-- Source records follows --
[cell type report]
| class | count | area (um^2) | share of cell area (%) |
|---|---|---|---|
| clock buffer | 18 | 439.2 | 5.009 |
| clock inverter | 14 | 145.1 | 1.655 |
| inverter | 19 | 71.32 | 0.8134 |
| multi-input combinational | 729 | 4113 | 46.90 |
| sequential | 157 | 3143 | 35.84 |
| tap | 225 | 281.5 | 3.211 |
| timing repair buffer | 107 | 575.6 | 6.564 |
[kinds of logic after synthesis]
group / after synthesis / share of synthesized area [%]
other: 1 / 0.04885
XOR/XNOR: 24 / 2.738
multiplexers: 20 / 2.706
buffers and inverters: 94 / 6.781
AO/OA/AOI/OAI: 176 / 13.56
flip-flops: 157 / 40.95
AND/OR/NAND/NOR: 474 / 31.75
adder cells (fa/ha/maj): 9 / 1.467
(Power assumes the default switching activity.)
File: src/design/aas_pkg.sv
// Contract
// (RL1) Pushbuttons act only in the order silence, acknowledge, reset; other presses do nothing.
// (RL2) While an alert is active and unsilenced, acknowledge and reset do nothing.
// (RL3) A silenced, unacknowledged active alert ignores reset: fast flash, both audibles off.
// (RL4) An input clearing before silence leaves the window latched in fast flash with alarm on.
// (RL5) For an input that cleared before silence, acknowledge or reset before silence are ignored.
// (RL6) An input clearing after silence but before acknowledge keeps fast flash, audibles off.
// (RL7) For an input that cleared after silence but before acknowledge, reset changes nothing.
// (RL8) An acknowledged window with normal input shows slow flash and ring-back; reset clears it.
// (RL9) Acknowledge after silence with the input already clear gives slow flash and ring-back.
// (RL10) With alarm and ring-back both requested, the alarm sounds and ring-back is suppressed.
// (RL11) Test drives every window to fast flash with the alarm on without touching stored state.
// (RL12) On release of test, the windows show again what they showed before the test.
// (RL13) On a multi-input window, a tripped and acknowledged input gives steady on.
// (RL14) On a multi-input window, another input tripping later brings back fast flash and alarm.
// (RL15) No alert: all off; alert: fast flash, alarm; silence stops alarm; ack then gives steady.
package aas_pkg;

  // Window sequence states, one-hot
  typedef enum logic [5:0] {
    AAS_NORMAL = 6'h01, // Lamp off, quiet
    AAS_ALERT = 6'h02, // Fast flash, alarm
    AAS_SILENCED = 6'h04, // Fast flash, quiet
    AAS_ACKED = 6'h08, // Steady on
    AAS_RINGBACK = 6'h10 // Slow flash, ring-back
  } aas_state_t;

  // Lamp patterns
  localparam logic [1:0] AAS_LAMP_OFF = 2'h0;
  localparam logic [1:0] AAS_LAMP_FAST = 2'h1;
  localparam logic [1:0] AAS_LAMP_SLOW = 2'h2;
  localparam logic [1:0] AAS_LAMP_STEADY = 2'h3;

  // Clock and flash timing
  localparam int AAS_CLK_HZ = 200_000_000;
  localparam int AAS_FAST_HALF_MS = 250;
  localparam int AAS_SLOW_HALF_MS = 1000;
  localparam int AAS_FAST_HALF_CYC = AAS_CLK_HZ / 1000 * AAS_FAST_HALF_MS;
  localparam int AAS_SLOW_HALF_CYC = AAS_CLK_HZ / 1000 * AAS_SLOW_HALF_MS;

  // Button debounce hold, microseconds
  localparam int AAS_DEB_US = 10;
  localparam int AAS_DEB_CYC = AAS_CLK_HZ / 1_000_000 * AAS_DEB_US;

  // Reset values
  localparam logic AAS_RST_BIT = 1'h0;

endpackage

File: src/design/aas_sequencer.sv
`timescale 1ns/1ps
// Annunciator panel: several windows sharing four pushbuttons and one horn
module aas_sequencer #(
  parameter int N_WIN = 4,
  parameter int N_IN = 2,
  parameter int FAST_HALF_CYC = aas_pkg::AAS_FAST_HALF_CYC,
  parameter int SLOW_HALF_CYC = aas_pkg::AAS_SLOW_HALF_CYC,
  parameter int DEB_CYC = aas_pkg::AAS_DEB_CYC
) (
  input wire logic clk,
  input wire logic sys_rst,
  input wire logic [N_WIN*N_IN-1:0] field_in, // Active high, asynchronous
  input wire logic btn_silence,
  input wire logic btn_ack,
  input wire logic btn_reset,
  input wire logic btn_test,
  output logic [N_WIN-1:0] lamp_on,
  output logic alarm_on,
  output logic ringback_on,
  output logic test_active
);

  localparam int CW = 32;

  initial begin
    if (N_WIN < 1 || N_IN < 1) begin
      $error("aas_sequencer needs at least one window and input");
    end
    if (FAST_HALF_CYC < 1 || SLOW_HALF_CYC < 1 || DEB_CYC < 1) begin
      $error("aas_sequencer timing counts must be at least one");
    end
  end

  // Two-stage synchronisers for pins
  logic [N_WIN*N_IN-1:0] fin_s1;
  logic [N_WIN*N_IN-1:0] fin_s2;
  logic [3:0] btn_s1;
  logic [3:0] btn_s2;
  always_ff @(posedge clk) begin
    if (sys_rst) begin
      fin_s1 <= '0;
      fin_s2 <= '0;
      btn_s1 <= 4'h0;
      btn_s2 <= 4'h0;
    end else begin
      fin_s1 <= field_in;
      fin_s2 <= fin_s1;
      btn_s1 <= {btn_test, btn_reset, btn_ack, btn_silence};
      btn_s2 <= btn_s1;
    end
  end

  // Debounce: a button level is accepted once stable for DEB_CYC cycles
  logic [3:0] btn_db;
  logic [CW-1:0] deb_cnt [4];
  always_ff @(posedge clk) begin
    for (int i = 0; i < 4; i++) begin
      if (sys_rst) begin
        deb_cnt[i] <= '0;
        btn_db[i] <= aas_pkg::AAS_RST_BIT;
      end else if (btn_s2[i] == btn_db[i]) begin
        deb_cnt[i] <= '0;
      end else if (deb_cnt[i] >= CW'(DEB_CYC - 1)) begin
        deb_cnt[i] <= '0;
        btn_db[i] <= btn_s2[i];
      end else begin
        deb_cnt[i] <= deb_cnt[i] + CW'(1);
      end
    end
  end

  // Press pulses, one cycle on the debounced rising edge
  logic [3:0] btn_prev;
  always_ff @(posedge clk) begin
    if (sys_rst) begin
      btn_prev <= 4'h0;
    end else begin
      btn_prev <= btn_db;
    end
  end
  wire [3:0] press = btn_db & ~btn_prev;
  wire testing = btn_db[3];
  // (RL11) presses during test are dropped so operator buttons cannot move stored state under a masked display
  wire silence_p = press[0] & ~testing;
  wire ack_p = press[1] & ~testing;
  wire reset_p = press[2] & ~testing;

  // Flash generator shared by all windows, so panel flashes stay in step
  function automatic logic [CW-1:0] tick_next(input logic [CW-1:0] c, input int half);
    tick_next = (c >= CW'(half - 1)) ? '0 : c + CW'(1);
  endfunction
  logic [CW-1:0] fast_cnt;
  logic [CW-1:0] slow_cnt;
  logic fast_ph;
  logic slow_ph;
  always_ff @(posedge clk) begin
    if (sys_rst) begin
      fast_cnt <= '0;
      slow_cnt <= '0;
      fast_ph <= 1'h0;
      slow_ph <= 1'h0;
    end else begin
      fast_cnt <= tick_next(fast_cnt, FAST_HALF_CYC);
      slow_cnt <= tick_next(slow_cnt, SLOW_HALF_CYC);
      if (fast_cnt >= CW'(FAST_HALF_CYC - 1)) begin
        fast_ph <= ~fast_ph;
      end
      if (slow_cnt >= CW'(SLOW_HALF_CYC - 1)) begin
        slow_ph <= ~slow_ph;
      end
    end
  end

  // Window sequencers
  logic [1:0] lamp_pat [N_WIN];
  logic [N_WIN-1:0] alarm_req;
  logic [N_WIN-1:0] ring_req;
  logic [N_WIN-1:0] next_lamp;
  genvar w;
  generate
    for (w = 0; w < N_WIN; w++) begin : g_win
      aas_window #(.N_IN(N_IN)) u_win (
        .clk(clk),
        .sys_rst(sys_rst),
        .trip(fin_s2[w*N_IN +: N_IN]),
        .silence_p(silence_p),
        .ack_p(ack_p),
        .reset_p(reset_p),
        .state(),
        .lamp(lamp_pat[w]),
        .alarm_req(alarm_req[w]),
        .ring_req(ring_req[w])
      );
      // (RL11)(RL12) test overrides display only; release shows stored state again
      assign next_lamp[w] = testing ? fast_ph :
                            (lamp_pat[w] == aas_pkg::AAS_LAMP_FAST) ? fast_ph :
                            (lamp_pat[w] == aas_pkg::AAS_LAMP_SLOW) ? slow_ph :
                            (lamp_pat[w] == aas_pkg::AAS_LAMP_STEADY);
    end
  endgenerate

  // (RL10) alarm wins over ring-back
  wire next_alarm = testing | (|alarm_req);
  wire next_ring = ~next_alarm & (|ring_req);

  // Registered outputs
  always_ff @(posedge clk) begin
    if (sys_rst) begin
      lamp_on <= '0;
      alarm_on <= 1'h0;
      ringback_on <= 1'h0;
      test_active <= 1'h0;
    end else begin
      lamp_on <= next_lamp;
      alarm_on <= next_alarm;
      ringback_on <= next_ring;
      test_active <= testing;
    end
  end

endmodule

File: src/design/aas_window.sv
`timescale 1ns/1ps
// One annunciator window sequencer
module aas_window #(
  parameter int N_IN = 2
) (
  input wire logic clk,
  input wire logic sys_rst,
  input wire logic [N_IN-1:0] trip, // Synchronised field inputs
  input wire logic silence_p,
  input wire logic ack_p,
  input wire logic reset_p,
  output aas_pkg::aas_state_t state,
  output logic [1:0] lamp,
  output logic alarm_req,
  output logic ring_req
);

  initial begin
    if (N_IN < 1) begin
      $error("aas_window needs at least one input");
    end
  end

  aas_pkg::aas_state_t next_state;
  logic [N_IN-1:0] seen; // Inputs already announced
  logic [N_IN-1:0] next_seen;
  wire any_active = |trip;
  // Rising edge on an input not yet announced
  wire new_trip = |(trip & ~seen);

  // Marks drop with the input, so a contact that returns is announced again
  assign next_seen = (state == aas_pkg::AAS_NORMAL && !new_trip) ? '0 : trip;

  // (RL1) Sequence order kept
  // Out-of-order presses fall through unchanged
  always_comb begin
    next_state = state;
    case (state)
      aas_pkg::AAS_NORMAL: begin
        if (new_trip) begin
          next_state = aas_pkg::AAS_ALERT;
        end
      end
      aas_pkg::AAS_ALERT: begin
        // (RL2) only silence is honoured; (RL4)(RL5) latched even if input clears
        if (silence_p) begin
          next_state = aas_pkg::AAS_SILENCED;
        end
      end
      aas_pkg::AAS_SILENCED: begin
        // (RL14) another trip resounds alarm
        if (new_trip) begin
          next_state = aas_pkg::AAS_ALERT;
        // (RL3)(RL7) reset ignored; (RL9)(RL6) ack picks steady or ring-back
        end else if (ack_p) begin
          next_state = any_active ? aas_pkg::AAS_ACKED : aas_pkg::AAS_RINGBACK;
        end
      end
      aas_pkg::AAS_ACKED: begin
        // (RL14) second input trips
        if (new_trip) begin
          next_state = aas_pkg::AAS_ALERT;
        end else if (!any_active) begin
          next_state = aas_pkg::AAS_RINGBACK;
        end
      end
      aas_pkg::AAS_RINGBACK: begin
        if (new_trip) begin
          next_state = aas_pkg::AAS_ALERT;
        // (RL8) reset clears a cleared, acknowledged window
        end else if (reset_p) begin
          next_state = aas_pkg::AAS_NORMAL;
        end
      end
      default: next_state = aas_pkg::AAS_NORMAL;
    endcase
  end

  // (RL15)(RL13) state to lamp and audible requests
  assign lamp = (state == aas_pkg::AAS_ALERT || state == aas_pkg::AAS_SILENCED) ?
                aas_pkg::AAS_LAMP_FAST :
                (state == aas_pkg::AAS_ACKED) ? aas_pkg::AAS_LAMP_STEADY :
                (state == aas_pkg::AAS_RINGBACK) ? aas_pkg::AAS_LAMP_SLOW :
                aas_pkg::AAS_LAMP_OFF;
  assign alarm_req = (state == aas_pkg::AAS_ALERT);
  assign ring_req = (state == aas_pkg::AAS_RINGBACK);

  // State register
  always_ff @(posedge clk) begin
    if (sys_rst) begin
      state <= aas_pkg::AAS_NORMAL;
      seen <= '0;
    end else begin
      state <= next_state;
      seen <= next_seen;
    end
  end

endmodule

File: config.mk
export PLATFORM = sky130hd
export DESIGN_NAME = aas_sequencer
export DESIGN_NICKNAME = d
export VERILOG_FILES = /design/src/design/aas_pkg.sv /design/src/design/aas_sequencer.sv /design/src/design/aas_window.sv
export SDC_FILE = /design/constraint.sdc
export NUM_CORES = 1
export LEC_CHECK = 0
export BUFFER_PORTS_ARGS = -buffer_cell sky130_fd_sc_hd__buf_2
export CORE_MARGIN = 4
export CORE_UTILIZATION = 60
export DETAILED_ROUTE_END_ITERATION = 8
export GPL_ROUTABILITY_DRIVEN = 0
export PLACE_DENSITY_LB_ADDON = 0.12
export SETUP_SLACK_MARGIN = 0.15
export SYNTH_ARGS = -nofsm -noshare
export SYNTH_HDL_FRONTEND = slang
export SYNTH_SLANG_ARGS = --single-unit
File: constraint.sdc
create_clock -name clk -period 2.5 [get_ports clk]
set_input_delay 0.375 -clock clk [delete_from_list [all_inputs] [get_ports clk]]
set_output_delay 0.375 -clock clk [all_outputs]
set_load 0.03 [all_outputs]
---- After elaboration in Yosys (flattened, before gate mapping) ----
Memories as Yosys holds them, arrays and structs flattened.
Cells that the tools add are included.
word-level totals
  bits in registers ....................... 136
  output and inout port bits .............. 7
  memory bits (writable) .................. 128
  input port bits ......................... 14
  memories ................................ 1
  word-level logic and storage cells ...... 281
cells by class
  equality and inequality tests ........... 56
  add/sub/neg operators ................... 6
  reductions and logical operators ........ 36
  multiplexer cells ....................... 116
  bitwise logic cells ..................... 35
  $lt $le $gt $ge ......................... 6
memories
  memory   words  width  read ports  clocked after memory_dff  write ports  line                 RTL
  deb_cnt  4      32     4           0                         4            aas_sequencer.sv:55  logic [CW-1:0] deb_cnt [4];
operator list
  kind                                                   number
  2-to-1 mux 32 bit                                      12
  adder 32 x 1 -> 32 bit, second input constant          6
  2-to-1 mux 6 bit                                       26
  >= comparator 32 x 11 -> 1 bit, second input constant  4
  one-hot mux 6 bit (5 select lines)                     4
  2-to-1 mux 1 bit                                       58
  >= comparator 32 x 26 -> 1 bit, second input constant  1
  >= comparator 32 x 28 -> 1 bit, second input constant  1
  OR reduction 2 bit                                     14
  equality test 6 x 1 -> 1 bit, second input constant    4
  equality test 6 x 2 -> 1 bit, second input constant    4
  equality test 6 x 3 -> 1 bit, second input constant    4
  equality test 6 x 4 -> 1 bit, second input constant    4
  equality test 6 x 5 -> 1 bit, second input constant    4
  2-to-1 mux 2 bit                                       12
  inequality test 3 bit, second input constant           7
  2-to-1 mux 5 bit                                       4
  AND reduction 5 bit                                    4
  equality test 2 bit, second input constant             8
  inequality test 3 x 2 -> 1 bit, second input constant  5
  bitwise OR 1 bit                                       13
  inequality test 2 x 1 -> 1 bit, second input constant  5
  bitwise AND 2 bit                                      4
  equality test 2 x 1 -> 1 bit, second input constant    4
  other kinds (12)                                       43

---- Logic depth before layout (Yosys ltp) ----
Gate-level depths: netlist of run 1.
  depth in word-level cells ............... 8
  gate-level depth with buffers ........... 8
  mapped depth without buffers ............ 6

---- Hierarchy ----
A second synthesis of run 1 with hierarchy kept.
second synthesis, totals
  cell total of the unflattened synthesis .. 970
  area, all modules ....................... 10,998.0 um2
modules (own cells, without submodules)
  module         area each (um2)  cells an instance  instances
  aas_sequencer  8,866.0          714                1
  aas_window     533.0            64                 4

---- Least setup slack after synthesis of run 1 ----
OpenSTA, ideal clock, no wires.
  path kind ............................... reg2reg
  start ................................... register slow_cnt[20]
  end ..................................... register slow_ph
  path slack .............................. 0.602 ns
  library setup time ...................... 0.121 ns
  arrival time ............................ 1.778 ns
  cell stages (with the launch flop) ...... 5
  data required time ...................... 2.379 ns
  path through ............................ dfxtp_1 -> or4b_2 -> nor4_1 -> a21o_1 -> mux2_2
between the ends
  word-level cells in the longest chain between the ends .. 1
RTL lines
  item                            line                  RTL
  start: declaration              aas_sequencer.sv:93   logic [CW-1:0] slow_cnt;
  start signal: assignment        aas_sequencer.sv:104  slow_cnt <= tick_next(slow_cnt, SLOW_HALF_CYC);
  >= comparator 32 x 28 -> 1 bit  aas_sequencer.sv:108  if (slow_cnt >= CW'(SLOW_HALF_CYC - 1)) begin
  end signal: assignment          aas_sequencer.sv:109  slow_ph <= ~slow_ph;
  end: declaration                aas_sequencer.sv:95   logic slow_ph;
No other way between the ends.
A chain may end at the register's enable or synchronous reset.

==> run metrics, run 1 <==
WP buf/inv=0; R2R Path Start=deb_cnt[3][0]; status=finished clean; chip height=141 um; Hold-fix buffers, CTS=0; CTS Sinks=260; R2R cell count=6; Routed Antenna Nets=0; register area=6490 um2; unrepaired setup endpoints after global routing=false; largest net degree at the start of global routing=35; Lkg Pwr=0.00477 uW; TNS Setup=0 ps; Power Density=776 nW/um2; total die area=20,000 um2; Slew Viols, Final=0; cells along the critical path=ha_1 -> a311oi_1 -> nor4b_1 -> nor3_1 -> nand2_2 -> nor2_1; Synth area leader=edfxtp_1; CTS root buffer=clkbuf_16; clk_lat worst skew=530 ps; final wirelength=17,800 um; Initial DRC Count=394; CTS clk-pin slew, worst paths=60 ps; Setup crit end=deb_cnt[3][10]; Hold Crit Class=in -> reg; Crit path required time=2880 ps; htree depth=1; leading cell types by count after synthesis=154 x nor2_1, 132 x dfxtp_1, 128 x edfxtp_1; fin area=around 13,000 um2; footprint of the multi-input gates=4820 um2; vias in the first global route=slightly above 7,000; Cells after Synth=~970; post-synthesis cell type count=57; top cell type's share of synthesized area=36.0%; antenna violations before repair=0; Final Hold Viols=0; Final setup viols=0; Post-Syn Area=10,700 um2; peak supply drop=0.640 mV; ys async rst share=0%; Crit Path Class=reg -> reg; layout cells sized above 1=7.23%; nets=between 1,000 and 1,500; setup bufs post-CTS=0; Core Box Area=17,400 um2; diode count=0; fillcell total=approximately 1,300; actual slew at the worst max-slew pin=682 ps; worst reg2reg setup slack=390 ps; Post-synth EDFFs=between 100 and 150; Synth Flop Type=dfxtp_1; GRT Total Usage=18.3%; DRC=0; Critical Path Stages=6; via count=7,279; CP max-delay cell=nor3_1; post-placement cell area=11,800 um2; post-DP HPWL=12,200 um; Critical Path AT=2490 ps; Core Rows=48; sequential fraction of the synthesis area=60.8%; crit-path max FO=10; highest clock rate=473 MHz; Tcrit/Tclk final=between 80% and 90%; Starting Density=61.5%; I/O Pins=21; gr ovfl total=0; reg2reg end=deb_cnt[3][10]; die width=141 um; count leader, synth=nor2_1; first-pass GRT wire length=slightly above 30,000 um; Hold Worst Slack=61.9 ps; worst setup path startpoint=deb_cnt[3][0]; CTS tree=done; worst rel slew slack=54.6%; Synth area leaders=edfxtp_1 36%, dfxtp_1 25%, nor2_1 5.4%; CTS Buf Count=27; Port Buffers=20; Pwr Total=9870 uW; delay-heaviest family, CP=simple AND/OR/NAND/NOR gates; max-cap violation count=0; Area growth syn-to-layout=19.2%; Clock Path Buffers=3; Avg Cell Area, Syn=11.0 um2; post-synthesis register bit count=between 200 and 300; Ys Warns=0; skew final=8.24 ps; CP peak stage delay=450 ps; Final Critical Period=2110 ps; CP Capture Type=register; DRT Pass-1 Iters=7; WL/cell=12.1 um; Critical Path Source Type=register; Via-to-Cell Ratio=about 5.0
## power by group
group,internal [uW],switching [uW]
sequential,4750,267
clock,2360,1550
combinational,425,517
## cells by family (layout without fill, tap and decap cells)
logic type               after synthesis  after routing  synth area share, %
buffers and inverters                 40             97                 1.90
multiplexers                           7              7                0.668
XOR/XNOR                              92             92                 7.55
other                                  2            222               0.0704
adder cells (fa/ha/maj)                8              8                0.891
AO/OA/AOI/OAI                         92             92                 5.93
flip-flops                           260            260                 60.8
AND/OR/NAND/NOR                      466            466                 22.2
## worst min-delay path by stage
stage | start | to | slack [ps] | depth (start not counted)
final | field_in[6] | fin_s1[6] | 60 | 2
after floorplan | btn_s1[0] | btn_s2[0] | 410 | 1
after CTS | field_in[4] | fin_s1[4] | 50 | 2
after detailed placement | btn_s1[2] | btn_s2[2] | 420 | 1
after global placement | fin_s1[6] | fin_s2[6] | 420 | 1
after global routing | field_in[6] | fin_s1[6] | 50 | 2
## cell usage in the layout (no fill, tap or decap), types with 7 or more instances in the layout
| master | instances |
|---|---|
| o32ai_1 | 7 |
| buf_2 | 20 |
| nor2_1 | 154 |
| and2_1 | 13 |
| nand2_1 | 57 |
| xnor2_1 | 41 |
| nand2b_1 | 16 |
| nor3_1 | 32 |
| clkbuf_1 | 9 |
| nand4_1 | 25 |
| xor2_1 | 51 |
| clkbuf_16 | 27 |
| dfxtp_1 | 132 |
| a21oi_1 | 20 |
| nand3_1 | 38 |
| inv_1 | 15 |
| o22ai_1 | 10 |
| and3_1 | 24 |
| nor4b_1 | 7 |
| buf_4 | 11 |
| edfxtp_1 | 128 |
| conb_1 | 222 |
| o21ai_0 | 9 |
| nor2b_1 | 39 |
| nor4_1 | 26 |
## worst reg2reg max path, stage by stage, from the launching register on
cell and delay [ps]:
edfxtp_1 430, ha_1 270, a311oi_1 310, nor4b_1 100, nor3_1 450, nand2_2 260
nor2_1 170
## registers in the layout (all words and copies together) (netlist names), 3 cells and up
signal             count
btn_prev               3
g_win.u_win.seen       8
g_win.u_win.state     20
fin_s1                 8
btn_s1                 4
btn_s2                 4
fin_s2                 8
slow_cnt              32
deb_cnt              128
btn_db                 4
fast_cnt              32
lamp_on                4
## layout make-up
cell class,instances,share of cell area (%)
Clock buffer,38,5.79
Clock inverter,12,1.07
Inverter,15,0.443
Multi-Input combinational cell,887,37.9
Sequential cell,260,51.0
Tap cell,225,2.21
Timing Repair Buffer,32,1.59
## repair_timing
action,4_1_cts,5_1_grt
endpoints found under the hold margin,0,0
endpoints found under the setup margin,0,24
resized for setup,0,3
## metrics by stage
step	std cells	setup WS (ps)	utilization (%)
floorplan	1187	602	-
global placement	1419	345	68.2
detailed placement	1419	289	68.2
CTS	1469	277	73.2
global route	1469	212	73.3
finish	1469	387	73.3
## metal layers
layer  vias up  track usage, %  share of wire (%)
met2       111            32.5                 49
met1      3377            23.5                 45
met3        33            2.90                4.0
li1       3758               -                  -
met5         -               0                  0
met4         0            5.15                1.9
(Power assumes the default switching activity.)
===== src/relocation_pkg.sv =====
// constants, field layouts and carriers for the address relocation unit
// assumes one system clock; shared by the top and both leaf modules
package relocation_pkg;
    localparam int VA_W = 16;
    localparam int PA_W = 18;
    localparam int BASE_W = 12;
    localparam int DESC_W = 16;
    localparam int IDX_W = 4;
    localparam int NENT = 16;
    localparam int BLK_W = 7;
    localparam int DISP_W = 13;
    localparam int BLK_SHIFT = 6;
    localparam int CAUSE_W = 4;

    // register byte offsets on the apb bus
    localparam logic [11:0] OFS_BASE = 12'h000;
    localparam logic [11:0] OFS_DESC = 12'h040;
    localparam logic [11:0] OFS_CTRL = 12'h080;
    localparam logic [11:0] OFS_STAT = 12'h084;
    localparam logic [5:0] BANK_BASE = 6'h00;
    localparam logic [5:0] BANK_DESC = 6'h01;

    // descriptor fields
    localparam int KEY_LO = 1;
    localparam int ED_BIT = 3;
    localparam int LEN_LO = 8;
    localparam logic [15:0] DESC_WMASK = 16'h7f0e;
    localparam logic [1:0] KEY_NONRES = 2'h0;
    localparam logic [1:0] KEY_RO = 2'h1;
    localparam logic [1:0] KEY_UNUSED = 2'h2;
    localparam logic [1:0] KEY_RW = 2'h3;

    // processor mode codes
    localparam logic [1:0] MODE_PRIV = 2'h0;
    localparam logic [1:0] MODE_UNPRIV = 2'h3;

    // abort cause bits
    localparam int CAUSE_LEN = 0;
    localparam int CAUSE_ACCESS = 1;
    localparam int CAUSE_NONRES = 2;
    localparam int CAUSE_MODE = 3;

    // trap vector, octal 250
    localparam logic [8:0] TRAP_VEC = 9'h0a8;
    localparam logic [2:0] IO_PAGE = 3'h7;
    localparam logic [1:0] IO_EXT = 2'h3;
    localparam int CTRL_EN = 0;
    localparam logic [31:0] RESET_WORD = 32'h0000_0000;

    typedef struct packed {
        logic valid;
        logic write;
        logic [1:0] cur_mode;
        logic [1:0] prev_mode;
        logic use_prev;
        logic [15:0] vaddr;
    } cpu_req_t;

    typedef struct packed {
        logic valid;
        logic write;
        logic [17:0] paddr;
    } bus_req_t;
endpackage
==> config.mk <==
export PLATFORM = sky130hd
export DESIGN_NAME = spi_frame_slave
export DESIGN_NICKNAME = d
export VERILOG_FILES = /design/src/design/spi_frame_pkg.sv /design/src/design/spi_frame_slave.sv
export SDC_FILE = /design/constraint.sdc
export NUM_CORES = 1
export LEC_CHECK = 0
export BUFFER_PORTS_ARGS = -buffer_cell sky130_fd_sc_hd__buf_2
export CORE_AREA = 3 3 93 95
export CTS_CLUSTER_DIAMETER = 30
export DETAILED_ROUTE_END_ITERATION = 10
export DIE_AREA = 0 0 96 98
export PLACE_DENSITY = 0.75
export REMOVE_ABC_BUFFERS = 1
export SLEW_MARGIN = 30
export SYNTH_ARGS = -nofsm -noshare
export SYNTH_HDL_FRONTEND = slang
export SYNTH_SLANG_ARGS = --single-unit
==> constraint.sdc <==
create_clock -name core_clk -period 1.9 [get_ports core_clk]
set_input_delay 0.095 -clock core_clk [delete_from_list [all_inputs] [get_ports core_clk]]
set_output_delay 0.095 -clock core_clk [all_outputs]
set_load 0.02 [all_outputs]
-- Source records concluded --
◆ **Your instructions**:
Looking at the entries above, work out how many lines include the word "declaration" and reply with that number alone.

◆ **Answer section**:
2